What this calculator does
This tool evaluates the hyperbolic tangent function \(\tanh(x)\) and, more importantly, its first derivative \(\tanh'(x)\) at any real input \(x\). It also reports the second derivative \(\tanh''(x)\). The hyperbolic tangent is a smooth, S-shaped (sigmoidal) function whose output is bounded between -1 and 1, which is why it appears so often as a neural-network activation function and in physics and engineering models.
How to use it
Enter any real number for \(x\) and submit. The calculator computes \(\tanh(x)\) once, then derives both the first and second derivatives from that single value. There are no units to convert: \(x\) is a dimensionless real number, and all outputs are dimensionless as well.
The formula explained
The hyperbolic tangent is $$\tanh(x) = \frac{e^x - e^{-x}}{e^x + e^{-x}}.$$ Its first derivative has the elegant closed form $$f'(x) = 1 - \tanh^{2}(x),$$ equivalently \(\operatorname{sech}^2(x) = \frac{1}{\cosh^2(x)}\). Because \(\tanh(x)\) lies in \((-1, 1)\), the first derivative always lies in \((0, 1]\), peaking at \(x = 0\) where the slope is exactly 1. The second derivative is $$f''(x) = -2\tanh(x)\left(1 - \tanh^{2}(x)\right),$$ an odd function that crosses zero at \(x = 0\).
Worked example (x = 0.5)
$$\tanh(0.5) = \frac{1.6487212707 - 0.6065306597}{1.6487212707 + 0.6065306597} = 0.4621171573.$$ Then $$f'(0.5) = 1 - 0.4621171573^{2} = 0.7864477541,$$ and $$f''(0.5) = -2 \times 0.4621171573 \times 0.7864477541 = -0.7269278407.$$
FAQ
Why does the gradient vanish for large x? As \(x\) grows, tanh saturates toward \(\pm 1\), so \(1 - \tanh^2\) approaches 0. This "vanishing gradient" can slow training in deep networks.
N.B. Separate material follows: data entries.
This is an optimization exercise on Yosys and OpenROAD, whose aim is a short achievable clock period and few clock cycles, not a production implementation. No run shown here included a check of the RTL's function; only the layout flow was run. Power and IR drop assume default switching activity.

===== config.mk =====
export PLATFORM = sky130hd
export DESIGN_NAME = snappy_dec
export DESIGN_NICKNAME = snappy_dec
export VERILOG_FILES = /design/flow/design.v
export SDC_FILE = /design/flow/constraint.sdc
export NUM_CORES = 4
export LEC_CHECK = 0
export ABC_CLOCK_PERIOD_IN_PS = 3000
export CAP_MARGIN = 20
export CORE_MARGIN = 2
export CORE_UTILIZATION = 40
export CTS_CLUSTER_DIAMETER = 100
export CTS_CLUSTER_SIZE = 30
export SLEW_MARGIN = 20

===== constraint.sdc =====
create_clock -name core_clock -period 10.0 [get_ports {clk}]
set_input_delay 2.0000 -clock core_clock [delete_from_list [all_inputs] [get_ports {clk}]]
set_output_delay 2.0000 -clock core_clock [all_outputs]
set_load 0.01 [all_outputs]

===== design.v =====
module snappy_dec (
    input  wire        clk,
    input  wire        rst,
    input  wire        start,
    input  wire [15:0] src_len,
    input  wire [15:0] dst_cap,
    output wire        busy,
    output reg         done,
    output reg  [7:0]  fault,
    output reg  [31:0] result,
    output reg  [31:0] info0,
    output reg  [31:0] info1,
    output reg         in_re,
    output reg  [15:0] in_addr,
    input  wire [7:0]  in_rdata,
    output reg         out_re,
    output reg  [15:0] out_raddr,
    input  wire [7:0]  out_rdata,
    output reg         out_we,
    output reg  [15:0] out_waddr,
    output reg  [7:0]  out_wdata
);
    localparam [7:0] F_NONE      = 8'h00;
    localparam [7:0] F_VARINT    = 8'h01;
    localparam [7:0] F_COPY_OFF  = 8'h02;
    localparam [7:0] F_LEN_MISM  = 8'h03;
    localparam [7:0] F_TRUNC     = 8'h04;
    localparam [7:0] F_OVERRUN   = 8'h05;
    localparam [7:0] F_DST_SMALL = 8'h21;
    localparam [1:0] M_MEM = 2'd0, M_H1 = 2'd1, M_H2 = 2'd2;
    reg        st_hdr;        
    reg        st_decl;       
    reg        st_tag;        
    reg        st_trl;        
    reg        st_lchk;       
    reg        st_pay;        
    reg        st_end;        
    reg        st_flt;        
    reg        upd;           
    reg        upd_sl;        
    reg        upd_c;         
    reg        upd_l;         
    reg        busy_q;
    reg [15:0] src_len_q;
    reg [15:0] dst_cap_q;
    assign busy = busy_q;
    wire go = start & ~busy_q;
    reg        fin;           
    reg        fin_ok;
    reg  [15:0] na;           
    reg         rd_pend;      
    reg         fetch_en;
    reg  [7:0]  iq [0:3];
    reg  [1:0]  iq_wp, iq_rp;
    reg  [2:0]  iq_cnt;
    reg  [7:0]  hb;           
    reg         hv;           
    reg         pop;          
    wire [2:0]  iq_use = iq_cnt + {2'd0, hv} + {2'd0, in_re} + {2'd0, rd_pend};
    wire        issue = fetch_en && (iq_use < 3'd4) && (na != src_len_q);
    wire        h_take = !hv || pop;
    wire        iq_v = (iq_cnt != 3'd0);
    wire        iq_pop  = h_take && iq_v;
    wire        iq_push = rd_pend && !(h_take && !iq_v);
    always @(posedge clk) begin
        if (!busy_q || fin) begin
            in_addr <= 16'd0;
            na      <= (go & ~fin) ? 16'd1 : 16'd0;
        end else if (issue) begin
            in_addr <= na;
            na      <= na + 16'd1;
        end
    end
    always @(posedge clk) begin
        if (rst) begin
            in_re   <= 1'b0;
            rd_pend <= 1'b0;
            iq_wp   <= 2'd0;
            iq_rp   <= 2'd0;
            iq_cnt  <= 3'd0;
            hv      <= 1'b0;
        end else begin
            rd_pend <= in_re;
            if (!busy_q || fin)
                in_re <= go & ~fin;
            else
                in_re <= issue;
            if (fin) begin
                iq_wp  <= 2'd0;
                iq_rp  <= 2'd0;
                iq_cnt <= 3'd0;
                hv     <= 1'b0;
            end else begin
                if (iq_push) iq_wp <= iq_wp + 2'd1;
                if (iq_pop)  iq_rp <= iq_rp + 2'd1;
                if (iq_push && !iq_pop)      iq_cnt <= iq_cnt + 3'd1;
                else if (!iq_push && iq_pop) iq_cnt <= iq_cnt - 3'd1;
                if (h_take) hv <= iq_v || rd_pend;
            end
        end
    end
    always @(posedge clk) begin
        if (iq_push) iq[iq_wp] <= in_rdata;
        if (h_take) hb <= iq_v ? iq[iq_rp] : in_rdata;
    end
    reg         cq_lit  [0:3];
    reg  [1:0]  cq_mode [0:3];
    reg  [15:0] cq_len  [0:3];
    reg  [15:0] cq_src  [0:3];
    reg         cq_one  [0:3];
    reg  [1:0]  cq_wp, cq_rp;
    reg  [2:0]  cq_cnt;
    wire        cq_full  = cq_cnt[2];
    wire        cq_v     = (cq_cnt != 3'd0);
    reg         cq_push;
    reg         cq_pop;
    reg  [7:0]  lq [0:15];
    reg  [3:0]  lq_wp, lq_rp;
    reg  [4:0]  lq_cnt;
    wire        lq_full = lq_cnt[4];
    wire        lq_v    = (lq_cnt != 5'd0);
    reg         lq_push;
    reg         lq_pop;
    always @(posedge clk) begin
        if (rst || fin) begin
            cq_wp <= 2'd0; cq_rp <= 2'd0; cq_cnt <= 3'd0;
            lq_wp <= 4'd0; lq_rp <= 4'd0; lq_cnt <= 5'd0;
        end else begin
            if (cq_push) cq_wp <= cq_wp + 2'd1;
            if (cq_pop)  cq_rp <= cq_rp + 2'd1;
            if (cq_push && !cq_pop)      cq_cnt <= cq_cnt + 3'd1;
            else if (!cq_push && cq_pop) cq_cnt <= cq_cnt - 3'd1;
            if (lq_push) lq_wp <= lq_wp + 4'd1;
            if (lq_pop)  lq_rp <= lq_rp + 4'd1;
            if (lq_push && !lq_pop)      lq_cnt <= lq_cnt + 5'd1;
            else if (!lq_push && lq_pop) lq_cnt <= lq_cnt - 5'd1;
        end
    end
    reg  [16:0] rem;          
    reg         rem_z;        
    reg  [31:0] decl;         
    reg  [2:0]  vn;           
    reg  [16:0] P;            
    reg  [16:0] Pold;         
    reg  [16:0] room;         
    reg  [7:0]  tag;
    reg  [2:0]  tcnt;         
    reg  [2:0]  tidx;         
    reg  [31:0] trl;          
    reg  [16:0] pay;          
    reg  [16:0] alen;         
    reg         alen1;        
    reg  [7:0]  hbyte;        
    reg  [7:0]  f_code;
    reg  [1:0]  f_i0;         
    reg  [1:0]  f_i1;         
    wire [1:0]  hk  = hb[1:0];
    wire [5:0]  hu  = hb[7:2];
    reg  [2:0]  h_tcnt;
    always @(*) begin
        case (hk)
            2'b00:   h_tcnt = (hu >= 6'd60) ? ({1'b0, hu[1:0]} + 3'd1) : 3'd0;
            2'b01:   h_tcnt = 3'd1;
            2'b10:   h_tcnt = 3'd2;
            default: h_tcnt = 3'd4;
        endcase
    end
    wire        h_short = (hk == 2'b00) && (hu < 6'd60);
    wire [6:0]  h_len   = (hk == 2'b01) ? {4'd0, hu[2:0]} + 7'd4 : {1'b0, hu} + 7'd1;
    wire        h_f04t = (rem[16:3] == 14'd0) && (h_tcnt >= rem[2:0]);
    wire        t_f04 = (alen > rem);
    wire        t_f05 = (alen > room);
    wire [31:0] c_off = trl;
    wire        c_f02 = (c_off == 32'd0) || (c_off > {15'd0, P});
    wire        t_bad = (upd_sl && t_f04) || (upd_c && c_f02) || t_f05;
    wire        l_f04 = (trl >= {15'd0, rem});
    reg  [31:0] vbits;
    always @(*) begin
        case (vn)
            3'd0:    vbits = {25'd0, hb[6:0]};
            3'd1:    vbits = {18'd0, hb[6:0], 7'd0};
            3'd2:    vbits = {11'd0, hb[6:0], 14'd0};
            3'd3:    vbits = {4'd0, hb[6:0], 21'd0};
            default: vbits = {hb[3:0], 28'd0};
        endcase
    end
    reg         cur_v;
    reg         s1_v;
    reg         s2_v;
    wire        exec_idle = !cur_v && !cq_v && !s1_v && !s2_v;
    always @(*) begin
        pop     = hv && ((st_hdr && !rem_z) || (st_tag && !rem_z && !cq_full) || (st_trl && !cq_full)
                         || (st_pay && !lq_full));
        cq_push = upd && !t_bad;
        lq_push = st_pay && pop;
        fin     = (st_end && exec_idle) || (st_flt && !in_re && !rd_pend);
        fin_ok  = st_end;
    end
    always @(posedge clk) begin
        if (!cq_full) begin
            cq_lit[cq_wp]  <= !upd_c;
            cq_mode[cq_wp] <= (c_off[15:0] == 16'd1) ? M_H1 : (c_off[15:0] == 16'd2) ? M_H2 : M_MEM;
            cq_len[cq_wp]  <= alen[15:0];
            cq_src[cq_wp]  <= P[15:0] - c_off[15:0];
            cq_one[cq_wp]  <= alen1;
        end
        if (!lq_full)
            lq[lq_wp]      <= hb;
    end
    always @(posedge clk) begin
        if (rst) begin
            st_hdr <= 1'b0; st_decl <= 1'b0; st_tag <= 1'b0; st_trl <= 1'b0;
            st_lchk <= 1'b0; st_pay <= 1'b0; st_end <= 1'b0; st_flt <= 1'b0;
            upd <= 1'b0; upd_sl <= 1'b0; upd_c <= 1'b0; upd_l <= 1'b0;
            fetch_en <= 1'b0;
            busy_q <= 1'b0;
        end else begin
            upd <= 1'b0; upd_sl <= 1'b0; upd_c <= 1'b0; upd_l <= 1'b0;
            if (!busy_q) begin
                if (go) begin
                    busy_q   <= 1'b1;
                    st_hdr   <= 1'b1;
                    fetch_en <= 1'b1;
                end
            end else if (fin) begin
                busy_q   <= 1'b0;
                st_end   <= 1'b0;
                st_flt   <= 1'b0;
                fetch_en <= 1'b0;
            end else begin
                if (upd_c) st_tag <= 1'b1;
                if (upd_l) st_pay <= 1'b1;
                if (st_hdr) begin
                    if (rem_z) begin
                        st_hdr <= 1'b0; st_flt <= 1'b1; fetch_en <= 1'b0;
                    end else if (hv) begin
                        if (!hb[7]) begin
                            st_hdr <= 1'b0; st_decl <= 1'b1;
                        end else if (vn == 3'd4) begin
                            st_hdr <= 1'b0; st_flt <= 1'b1; fetch_en <= 1'b0;
                        end
                    end
                end
                if (st_decl) begin
                    st_decl <= 1'b0;
                    if (decl > {16'd0, dst_cap_q}) begin
                        st_flt <= 1'b1; fetch_en <= 1'b0;
                    end else
                        st_tag <= 1'b1;
                end
                if (st_tag) begin
                    if (rem_z) begin
                        st_tag <= 1'b0; fetch_en <= 1'b0;
                        if (room == 17'd0)
                            st_end <= 1'b1;
                        else
                            st_flt <= 1'b1;
                    end else if (pop) begin
                        st_tag <= 1'b0;
                        if (h_f04t) begin
                            st_flt <= 1'b1; fetch_en <= 1'b0;
                        end else if (h_short) begin
                            st_pay <= 1'b1;
                            upd    <= 1'b1;
                            upd_sl <= 1'b1;
                        end else
                            st_trl <= 1'b1;
                    end
                end
                if (st_trl && pop && tidx + 3'd1 == tcnt) begin
                    st_trl <= 1'b0;
                    if (tag[1:0] == 2'b00)
                        st_lchk <= 1'b1;
                    else begin
                        upd   <= 1'b1;
                        upd_c <= 1'b1;
                    end
                end
                if (st_lchk) begin
                    if (l_f04) begin
                        st_lchk <= 1'b0; st_flt <= 1'b1; fetch_en <= 1'b0;
                    end else if (!cq_full) begin
                        st_lchk <= 1'b0;
                        upd     <= 1'b1;
                        upd_l   <= 1'b1;
                    end
                end
                if (st_pay && pop && pay == 17'd0) begin
                    st_pay <= 1'b0;
                    st_tag <= 1'b1;
                end
                if (upd && t_bad) begin
                    st_tag <= 1'b0; st_pay <= 1'b0;
                    st_flt <= 1'b1; fetch_en <= 1'b0;
                end
            end
        end
    end
    always @(posedge clk) begin
        if (!busy_q) begin
            src_len_q <= src_len;
            dst_cap_q <= dst_cap;
            rem       <= {1'b0, src_len};
            rem_z     <= (src_len == 16'd0);
            decl      <= 32'd0;
            vn        <= 3'd0;
            P         <= 17'd0;
            Pold      <= 17'd0;
        end else begin
            if (pop) begin
                rem   <= rem - 17'd1;
                rem_z <= (rem == 17'd1);
            end
            if (upd) begin
                Pold <= P;
                P    <= P + alen;
                room <= room - alen;
            end
            if (st_hdr && hv) begin
                decl  <= decl | vbits;
                vn    <= vn + 3'd1;
                hbyte <= hb;
            end
            if (st_decl)
                room <= decl[16:0];
            if (st_tag) begin
                tag    <= hb;
                tcnt   <= h_tcnt;
                tidx   <= 3'd0;
                trl    <= (hk == 2'b01) ? {21'd0, hb[7:5], 8'd0} : 32'd0;
                pay    <= {11'd0, hu};
                alen   <= {10'd0, h_len};
                alen1  <= (h_len == 7'd1);
            end
            if (st_trl && pop) begin
                case (tidx)
                    3'd0:    trl[7:0]   <= hb;
                    3'd1:    trl[15:8]  <= hb;
                    3'd2:    trl[23:16] <= hb;
                    default: trl[31:24] <= hb;
                endcase
                tidx <= tidx + 3'd1;
            end
            if (st_lchk) begin
                alen  <= trl[16:0] + 17'd1;
                alen1 <= (trl[16:0] == 17'd0);
                pay   <= trl[16:0];
            end
            if (st_pay && pop)
                pay <= pay - 17'd1;
        end
    end
    always @(posedge clk) begin
        if (st_hdr && rem_z) begin
            f_code <= F_TRUNC; f_i0 <= 2'd0; f_i1 <= 2'd0;
        end
        if (st_hdr && !rem_z && hv) begin
            f_code <= F_VARINT; f_i0 <= 2'd1; f_i1 <= 2'd0;
        end
        if (st_decl) begin
            f_code <= F_DST_SMALL; f_i0 <= 2'd2; f_i1 <= 2'd1;
        end
        if (st_tag && rem_z) begin
            f_code <= F_LEN_MISM; f_i0 <= 2'd2; f_i1 <= 2'd3;
        end
        if (st_tag && !rem_z) begin
            f_code <= F_TRUNC; f_i0 <= 2'd2; f_i1 <= 2'd3;
        end
        if (st_lchk) begin
            f_code <= F_TRUNC; f_i0 <= 2'd2; f_i1 <= 2'd3;
        end
        if (upd) begin
            f_i0 <= (upd_c && c_f02) ? 2'd3 : 2'd2;
            if (upd_sl && t_f04) begin
                f_code <= F_TRUNC;    f_i1 <= 2'd2;
            end else if (upd_c && c_f02) begin
                f_code <= F_COPY_OFF; f_i1 <= 2'd2;
            end else begin
                f_code <= F_OVERRUN;  f_i1 <= 2'd3;
            end
        end
    end
    always @(posedge clk) begin
        if (rst)
            done <= 1'b0;
        else
            done <= fin;
    end
    always @(posedge clk) begin
        if (fin) begin
            if (fin_ok) begin
                fault  <= F_NONE;
                result <= decl;
                info0  <= 32'd0;
                info1  <= 32'd0;
            end else begin
                fault  <= f_code;
                result <= 32'd0;
                case (f_i0)
                    2'd0:    info0 <= 32'd0;
                    2'd1:    info0 <= {24'd0, hbyte};
                    2'd2:    info0 <= decl;
                    default: info0 <= c_off;
                endcase
                case (f_i1)
                    2'd0:    info1 <= 32'd0;
                    2'd1:    info1 <= {16'd0, dst_cap_q};
                    2'd2:    info1 <= {15'd0, Pold};
                    default: info1 <= {15'd0, P};
                endcase
            end
        end
    end
    reg         cur_lit;
    reg  [1:0]  cur_mode;
    reg  [15:0] cur_cnt;
    reg         cur_last;
    reg  [15:0] cur_src;
    wire        x_iss  = cur_v && (!cur_lit || lq_v);
    wire        x_free = !cur_v || (x_iss && cur_last);
    wire        x_ld   = x_free && cq_v;
    always @(*) begin
        cq_pop = x_ld;
        lq_pop = x_iss && cur_lit;
    end
    reg  [1:0]  s1_sel;       
    reg  [7:0]  s1_b;
    reg  [1:0]  s2_sel;
    reg  [7:0]  s2_b;
    reg  [7:0]  hist2;
    reg  [15:0] wa;           
    always @(posedge clk) begin
        if (rst || fin) begin
            cur_v    <= 1'b0;
            s1_v     <= 1'b0;
            s2_v     <= 1'b0;
            out_re   <= 1'b0;
            out_we   <= 1'b0;
        end else begin
            if (x_ld)
                cur_v <= 1'b1;
            else if (x_iss && cur_last)
                cur_v <= 1'b0;
            s1_v   <= x_iss;
            out_re <= x_iss && !cur_lit && (cur_mode == M_MEM);
            s2_v   <= s1_v;
            out_we <= s2_v;
        end
    end
    always @(posedge clk) begin
        if (x_ld) begin
            cur_lit  <= cq_lit[cq_rp];
            cur_mode <= cq_mode[cq_rp];
            cur_cnt  <= cq_len[cq_rp];
            cur_last <= cq_one[cq_rp];
            cur_src  <= cq_src[cq_rp];
        end else if (x_iss) begin
            cur_cnt  <= cur_cnt - 16'd1;
            cur_last <= (cur_cnt == 16'd2);
            cur_src  <= cur_src + 16'd1;
        end
        if (!busy_q)
            wa <= 16'd0;
        else if (s2_v)
            wa <= wa + 16'd1;
        out_raddr <= cur_src;
        s1_sel    <= cur_lit ? 2'd3 : cur_mode;
        s1_b      <= lq[lq_rp];
        s2_sel    <= s1_sel;
        s2_b      <= s1_b;
        if (s2_v) begin
            out_waddr <= wa;
            hist2     <= out_wdata;
            case (s2_sel)
                2'd0:    out_wdata <= out_rdata;
                2'd1:    out_wdata <= out_wdata;
                2'd2:    out_wdata <= hist2;
                default: out_wdata <= s2_b;
            endcase
        end
    end
endmodule

===== flow/run.sh =====
#!/bin/bash
set -euo pipefail
bash standard.sh SETUP_SLACK_MARGIN=6.8 finish > flow_make.log 2>&1

===== standard.sh =====
#!/bin/bash
# synth_recipe.tcl (not shown) runs the flow's synth.tcl, then flattens the netlist and writes it again
# the make line also repeats each setting of config.mk as NAME=value (left out here)
make -C /OpenROAD-flow-scripts/flow DESIGN_CONFIG=/design/flow/config.mk WORK_HOME=/design/flow/orfs CLKGATE_MAP_FILE= SYNTH_SCRIPT=/design/flow/synth_recipe.tcl "${@:-finish}"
Is the derivative ever negative? No. \(f'(x) = \operatorname{sech}^2(x)\) is strictly positive for all real \(x\), so tanh is always increasing.
Is there any divide-by-zero risk? No. \(\cosh(x)\) is at least 1 for every real \(x\), so \(\operatorname{sech}^2(x)\) is always well defined.